日本地球惑星科学連合2018年大会

講演情報

[JJ] ポスター発表

セッション記号 S (固体地球科学) » S-VC 火山学

[S-VC41] 活動的火山

2018年5月23日(水) 13:45 〜 15:15 ポスター会場 (幕張メッセ国際展示場 7ホール)

コンビーナ:前田 裕太(名古屋大学)、三輪 学央(防災科学技術研究所)、青木 陽介(東京大学地震研究所、共同)、西村 太志(東北大学大学院理学研究科地球物理学専攻)、大倉 敬宏(京都大学大学院理学研究科附属地球熱学研究施設火山研究センター)、奥村 聡(東北大学大学院理学研究科地学専攻地球惑星物質科学講座)、小園 誠史(東北大学大学院理学研究科地球物理学専攻)

[SVC41-P14] 過去資料からみた浅間山の火山活動

*大塚 仁大1今井 良彰1 (1.気象庁地震火山部)

キーワード:浅間山、地震回数、地震タイプ、噴煙の高さ(噴煙量)

浅間山では1911年(明治44年)から地震計などによる火山観測が開始されている。浅間山の火山活動シナリオ作成に係る過去事例整理のため、これまでに観測された資料の内、旧軽井沢測候所が取りまとめた1965年(昭和40年)から1990年(平成2年)の観測資料を使用して浅間山の火山活動の推移について調査を行った。今回の調査では地震回数は月合計、地震タイプは月別発生の有無、二酸化硫黄放出量(太田・他、1990)は月最大値、噴煙の高さ(噴煙量)は浅間山の噴火警戒レベルの判定基準とは異なる噴煙量5以上または1000m以上の月最大値を有意として解析を行った。
それによると噴火様式がマグマ噴火と考えられる1973年(昭和48年)噴火と、水蒸気噴火と考えられる1982~1983年(昭和57~58年)噴火とでは火山活動の推移が異なっているようにみられる(図1)。
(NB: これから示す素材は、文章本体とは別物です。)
`config.mk`:
```
export PLATFORM = sky130hd
export DESIGN_NAME = cla_nibble_sequencer
export DESIGN_NICKNAME = d
export VERILOG_FILES = /design/src/rtl/cla_seq_pkg.sv /design/src/rtl/cla_nibble_sequencer_cla4.sv /design/src/rtl/cla_nibble_sequencer.sv
export SDC_FILE = /design/constraint.sdc
export NUM_CORES = 1
export LEC_CHECK = 0
export CORE_UTILIZATION = 25
export CTS_CLUSTER_SIZE = 16
export DETAILED_ROUTE_END_ITERATION = 16
export PLACE_DENSITY = 0.48
export SYNTH_ARGS = -nofsm -noshare
export SYNTH_HDL_FRONTEND = slang
export SYNTH_HIERARCHICAL = 1
export SYNTH_SLANG_ARGS = --single-unit
```
`constraint.sdc`:
```
create_clock -name clk -period 2.28 [get_ports clk]
set_input_delay 0.456 -clock clk [delete_from_list [all_inputs] [get_ports clk]]
set_output_delay 0.456 -clock clk [all_outputs]
set_load 0.02 [all_outputs]
```
`src/rtl/cla_seq_pkg.sv`:
```
// Shared types and helpers for the nibble-serial CLA adder sequencer.
package cla_seq_pkg;

  typedef enum logic {
    IDLE = 1'b0,
    RUN  = 1'b1
  } state_t;

  localparam int NIBBLE_W = 4;

  // Number of nibble steps needed to cover a given operand width.
  function automatic int nibbles(input int width);
    return width / NIBBLE_W;
  endfunction

endpackage

```
`src/rtl/cla_nibble_sequencer_cla4.sv`:
```
// 4-bit carry-lookahead adder slice shared by the nibble sequencer.
module CLA_4bit (
  input  logic [3:0] a,
  input  logic [3:0] b,
  input  logic       cin,
  output logic [3:0] sum,
  output logic       cout
);

  logic [3:0] g;
  logic [3:0] p;
  logic [4:0] c;

  assign g = a & b;
  assign p = a ^ b;

  assign c[0] = cin;
  assign c[1] = g[0] | (p[0] & c[0]);
  assign c[2] = g[1] | (p[1] & g[0]) | (p[1] & p[0] & c[0]);
  assign c[3] = g[2] | (p[2] & g[1]) | (p[2] & p[1] & g[0])
              | (p[2] & p[1] & p[0] & c[0]);
  assign c[4] = g[3] | (p[3] & g[2]) | (p[3] & p[2] & g[1])
              | (p[3] & p[2] & p[1] & g[0])
              | (p[3] & p[2] & p[1] & p[0] & c[0]);

  assign sum  = p ^ c[3:0];
  assign cout = c[4];

endmodule

```
`src/rtl/cla_nibble_sequencer.sv`:
```
// Wide adder built from one shared 4-bit CLA, one nibble per clock, LSB first.
//
// state | meaning
// ------+---------------------------------------------------------------
// IDLE  | waiting for start; sum/cout hold the last result
// RUN   | one nibble added per edge; last nibble returns to IDLE with done
module cla_nibble_sequencer
  import cla_seq_pkg::*;
#(
  parameter int WIDTH = 16
) (
  input  logic             clk,
  input  logic             rst,
  input  logic             start,
  input  logic [WIDTH-1:0] op_a,
  input  logic [WIDTH-1:0] op_b,
  input  logic             cin,
  output logic             busy,
  output logic             done,
  output logic [WIDTH-1:0] sum,
  output logic             cout
);

  localparam int NIB   = nibbles(WIDTH);
  localparam int IDX_W = (NIB > 1) ? $clog2(NIB) : 1;
  localparam logic [IDX_W-1:0] LAST_IDX = IDX_W'(NIB - 1);

  if ((WIDTH % NIBBLE_W) != 0 || WIDTH < 4 || WIDTH > 64) begin : g_bad_width
    $fatal(1, "cla_nibble_sequencer: WIDTH must be a multiple of 4 in 4..64");
  end

  state_t           state, state_n;
  logic [WIDTH-1:0] a_sr, a_sr_n;
  logic [WIDTH-1:0] b_sr, b_sr_n;
  logic             carry_r, carry_n;
  logic [IDX_W-1:0] idx, idx_n;
  logic             busy_n, done_n, cout_n;
  logic [WIDTH-1:0] sum_n;

  logic [NIBBLE_W-1:0] cla_sum;
  logic                cla_cout;

  CLA_4bit u_cla (
    .a    (a_sr[NIBBLE_W-1:0]),
    .b    (b_sr[NIBBLE_W-1:0]),
    .cin  (carry_r),
    .sum  (cla_sum),
    .cout (cla_cout)
  );

  // State and datapath registers; reset aborts any run in progress.
  always_ff @(posedge clk or posedge rst) begin
    if (rst) begin
      state   <= IDLE;
      a_sr    <= '0;
      b_sr    <= '0;
      carry_r <= 1'b0;
      idx     <= '0;
      busy    <= 1'b0;
      done    <= 1'b0;
      sum     <= '0;
      cout    <= 1'b0;
    end else begin
      state   <= state_n;
      a_sr    <= a_sr_n;
      b_sr    <= b_sr_n;
      carry_r <= carry_n;
      idx     <= idx_n;
      busy    <= busy_n;
      done    <= done_n;
      sum     <= sum_n;
      cout    <= cout_n;
    end
  end

  // Next-state logic: accept in IDLE, shift one nibble per edge in RUN.
  always_comb begin
    state_n = state;
    a_sr_n  = a_sr;
    b_sr_n  = b_sr;
    carry_n = carry_r;
    idx_n   = idx;
    busy_n  = busy;
    done_n  = 1'b0;
    sum_n   = sum;
    cout_n  = cout;
    case (state)
      IDLE: begin
        if (start) begin
          a_sr_n  = op_a;
          b_sr_n  = op_b;
          carry_n = cin;
          idx_n   = '0;
          busy_n  = 1'b1;
          sum_n   = '0;
          cout_n  = 1'b0;
          state_n = RUN;
        end
      end
      RUN: begin
        // Result nibbles enter at the top so the LSB nibble ends at bit 0.
        sum_n = sum >> NIBBLE_W;
        sum_n[WIDTH-1 -: NIBBLE_W] = cla_sum;
        a_sr_n  = a_sr >> NIBBLE_W;
        b_sr_n  = b_sr >> NIBBLE_W;
        carry_n = cla_cout;
        idx_n   = idx + IDX_W'(1);
        if (idx == LAST_IDX) begin
          cout_n  = cla_cout;
          done_n  = 1'b1;
          busy_n  = 1'b0;
          state_n = IDLE;
        end
      end
      default: state_n = IDLE;
    endcase
  end

endmodule

```
# Word level (Yosys, flattened, before mapping)
# Cells that the tools add are included.
# Widths: inputs -> output; s select.
# totals
regBits	55
input_bits	36
output_inout_bits	19
wordCells	65
# op_classes
addsub	1
n_eq_ne	3
muxes	21
n_bitwise	30
reduce_logical	1
# ops
cell	count
$pmux 16 s2	3
$mux 16	3
$and 1x1->1	16
$or 1x1->1	10
$mux 1	9
$pmux 1 s2	4
$xor 4x4->4	2
$and 4x4->4	1
$pmux 2 s2	1
$add 2x1->2 const B	1
$eq 2x2->1 const B	1
$mux 2	1
$ne 2x1->1 const B	1
$ne 2x2->1 const B	1
$reduce_and 2->1	1
$not 1->1	1

# Logic depth before layout (Yosys ltp)
# Gate-level depths: netlist of run 1.
# logic_depth
depth_word	8
mapped_depth	6
mapped_depth_nobuf	6

# Cells and area by module
# Netlist of run 1, hierarchy kept.
# by_module_without_submodules
mod	instances	cells_each	area_each_um2	seq_area_each_um2
cla_nibble_sequencer	1	216	2407.3	1376.3
CLA_4bit	1	17	147.6	0.0

# Least setup slack after synthesis of run 1
# No wires, ideal clock.
# synth_path
kind	register to register
from	reg a_sr[2]
to	reg cout
setup_ns	0.121
t_arrival_ns	1.649
t_required_ns	2.159
setup_slack_ns	0.510
stages_incl_launch_ff	7
path_buffers	0
period_less_slack_ns	1.770
cell_sequence	dfrtp_1 ha_1 a21o_1 a31o_1 a21o_1 mux2_2 a22o_1
# synth_between
elab_chain_len	8
elab_cells_between_ends	15
cone_classes	mux: 2; bitwise: 13
# synth_rtl
item	line_no	rtl
from (decl)	cla_nibble_sequencer.sv:33	logic [WIDTH-1:0] a_sr, a_sr_n;
from (signal assigned)	cla_nibble_sequencer.sv:65	a_sr <= a_sr_n;
$and 4x4->4 or $xor 4x4->4 (tied branches)	cla_nibble_sequencer_cla4.sv:14, cla_nibble_sequencer_cla4.sv:15	
$and 1x1->1, on equally long branches	cla_nibble_sequencer_cla4.sv:22, cla_nibble_sequencer_cla4.sv:23, cla_nibble_sequencer_cla4.sv:24	
$or 1x1->1, or another cell as far along (2 in series)	cla_nibble_sequencer_cla4.sv:22	assign c[4] = g[3] | (p[3] & g[2]) | (p[3] & p[2] & g[1])
$or 1x1->1 or $and 1x1->1 (tied branches)	cla_nibble_sequencer_cla4.sv:23, cla_nibble_sequencer_cla4.sv:24	
$or 1x1->1 (*)	cla_nibble_sequencer_cla4.sv:24	| (p[3] & p[2] & p[1] & p[0] & c[0]);
net cla_cout	cla_nibble_sequencer.sv:41	logic cla_cout;
$mux 1 (*)	cla_nibble_sequencer.sv:108	if (idx == LAST_IDX) begin
$pmux 1 s2 (*)	cla_nibble_sequencer.sv:87	case (state)
to (signal assigned)	cla_nibble_sequencer.sv:72	cout <= cout_n;
to (decl)	cla_nibble_sequencer.sv:21	output logic cout
# Mark *: on every way through the listed nets, which the timed path passes. The rest lies on a longest branch. The select of a mux whose other input is x is not followed.
# A chain may end at the register's enable or synchronous reset.

# Final worst setup path of run 1
# Same ends and word-level chain as after synthesis.

==> results.sh, run 1 <==
export IMPL_placementRows=36
export IMPL_grt_max_degree=39
export IMPL_crit_arrival_ns=2.06
export IMPL_reg2reg_from="a_sr[2]"
export IMPL_hold_path_class="reg2reg"
export IMPL_port_buffers=54
export IMPL_synth_edf_count=0
export IMPL_core_area_sq_mm=0.00982
export IMPL_min_from="b_sr[9]"
export IMPL_startpoint_type="register"
export IMPL_yosysUniqueCellTypes=24
export IMPL_grt_pass1_wl_um=8960
export IMPL_synthToLayoutAreaGrowth_pct=29.0
export IMPL_first_pass_iters=4
export IMPL_power_density_mw_per_mm2=1100
export IMPL_hold_viol_final=0
export IMPL_slew_violations=0
export IMPL_routed_wl_um=5450
export IMPL_fin_crit_sh_pct=81.2
export IMPL_crit_required_ns=2.49
export IMPL_cts_resized_gates=0
export IMPL_drt_iter0_markers=63
export IMPL_startpoint="a_sr[2]"
export IMPL_p_sw_mw=1.35
export IMPL_drc=0
export IMPL_yosysTopAreaCell="dfrtp_1"
export IMPL_min_period_ns=1.85
export IMPL_outcome="finished clean"
export IMPL_cpPeakStageDelay_ns=0.40
export IMPL_swShare_pct=37.4
export IMPL_drive_gt1_share_pct=7.67
export IMPL_syn_nets=276
export IMPL_crit_family="compound AO/OA/AOI/OAI gates"
export IMPL_hold_ws_ns=0.495
export IMPL_setup_tns_ns=0
export IMPL_numCtsBuffers=5
export IMPL_p_comb_share_pct=40.1
export IMPL_die_area_sq_mm=0.0106
export IMPL_cts_max_level=2
export IMPL_max_cap_violations=0
export IMPL_start_util_pct=26.0
export IMPL_fmax_mhz=540
export IMPL_p_seq_share_pct=44.7
export IMPL_cp_cell_sequence="ha_1, a21o_1, a31o_1, a21o_1, mux2_2, a22o_1"
export IMPL_cpMostUsedCell="a21o_1"
export IMPL_cts_sinks=55
export IMPL_crit_slowest_cell="dfrtp_1"
export IMPL_fill_cells=1027
export IMPL_cts_tree="done"
export IMPL_holdBufCountCts=0
export IMPL_synth_area_leaders="dfrtp_1 (54%), mux2i_1 (13%), o21ai_1 (7.2%)"
export IMPL_place_hpwl_um=3870
export IMPL_path_clk_slew_ns=0.10
export IMPL_grt_ovfl_total=0
export IMPL_clockBufferDepth=2
export IMPL_relSlewSlack_pct=65.2
export IMPL_clock_power_share_pct=15.2
export IMPL_rsz0062_at_grt="false"
export IMPL_antenna_found_initial=0
export IMPL_crit_buf_inv=0
export IMPL_cts_root_buffer="clkbuf_8"
export IMPL_postCtsSetupBuffers=0
export IMPL_critPathKind="reg2reg"
export IMPL_final_setup_skew_ns=0.00705
export IMPL_synth_top_area_share_pct=53.9
export IMPL_ios=55
export IMPL_syn_area_sq_mm=0.00255
export IMPL_path_max_fanout=3
export IMPL_yosysWarnings=6
export IMPL_seq_area_frac_synth_pct=53.9
export IMPL_vias=1767
export IMPL_fp_dieH_um=103
export IMPL_crit_path_end_kind="register"
export IMPL_clk_latency_ns=0.31
export IMPL_tightestPinTransition_ns=0.523
export IMPL_ys_flop_type="dfrtp_1"
export IMPL_grt_total_usage_pct=11.2
export IMPL_first_global_vias=1741
export IMPL_die_w_um=103
export IMPL_setup_viol=0
export IMPL_power_internal_mw=2.26
export IMPL_ant_nets=0
export IMPL_antenna_cells_inserted=0
export IMPL_p_leak_nw=1.51
export IMPL_fin_nets=329
export IMPL_vdd_drop_max_mv=0.333
export IMPL_syn_instance_count=233
export IMPL_gp_congestion=0.690
export IMPL_synth_avg_cell_area_sq_um=11.0
export IMPL_wl_per_cell_um=13.0
export IMPL_via_per_inst=4.21
export IMPL_synthArstFlopShare_pct=100
export IMPL_ys_seq_elements=55
[layout make-up]
cell class | count | area [sq um] | area share (%)
sequential | 55 | 1380 | 41.8
multi-input combinational | 155 | 1030 | 31.2
timing repair buffer | 62 | 608 | 18.5
tap | 133 | 166 | 5.05
clock buffer | 5 | 68.8 | 2.09
inverter | 7 | 26.3 | 0.797
clock inverter | 3 | 20.0 | 0.607
[flip-flops by register name, summed over array words and instances, names as in the netlist]
signal	flops
done	1
busy	1
cout	1
state	1
sum	16
a_sr	16
idx	2
carry_r	1
b_sr	16
[through the flow]
step	util, %	total power, mW	cell area, sq um	cells	worst slack, ns
final	33.6	3.61	3300	420	0.429
after global routing	33.6	3.91	3300	420	0.361
after CTS	33.6	3.67	3300	420	0.426
after detailed placement	32.7	3.11	3210	412	0.443
after global placement	32.7	3.07	3210	412	0.472
after floorplan	-	2.55	2550	233	0.481
[final timing paths]
kind	to	slack [ns]	cells past startpoint
worst max-delay path	cout	0.43	6
worst min-delay path	b_sr[5]	0.50	2
worst max register to register	cout	0.43	6
worst min register to register	b_sr[5]	0.50	2
max in group asynchronous	state	1.46	3
min in group asynchronous	a_sr[7]	0.52	3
1973年は急激な地震増加(1000回/月以上)とBH型地震の発生後に噴火しているのに対して、1982~1983年は地震の増加に合わせて噴煙の高さ、量が多くなった約1年後に噴火が発生している。また、1977年から観測データがある二酸化硫黄放出量では噴火時期に合わせて増加がみられている。
このように噴火様式により浅間山の火山活動の推移に異なる点がみられることから、本大会では最近(2002年以後)の噴火事例における火山活動の推移について議論したいと考えている。
謝辞:調査にあたり九州大学による二酸化硫黄放出量データを使用しました。記して感謝します。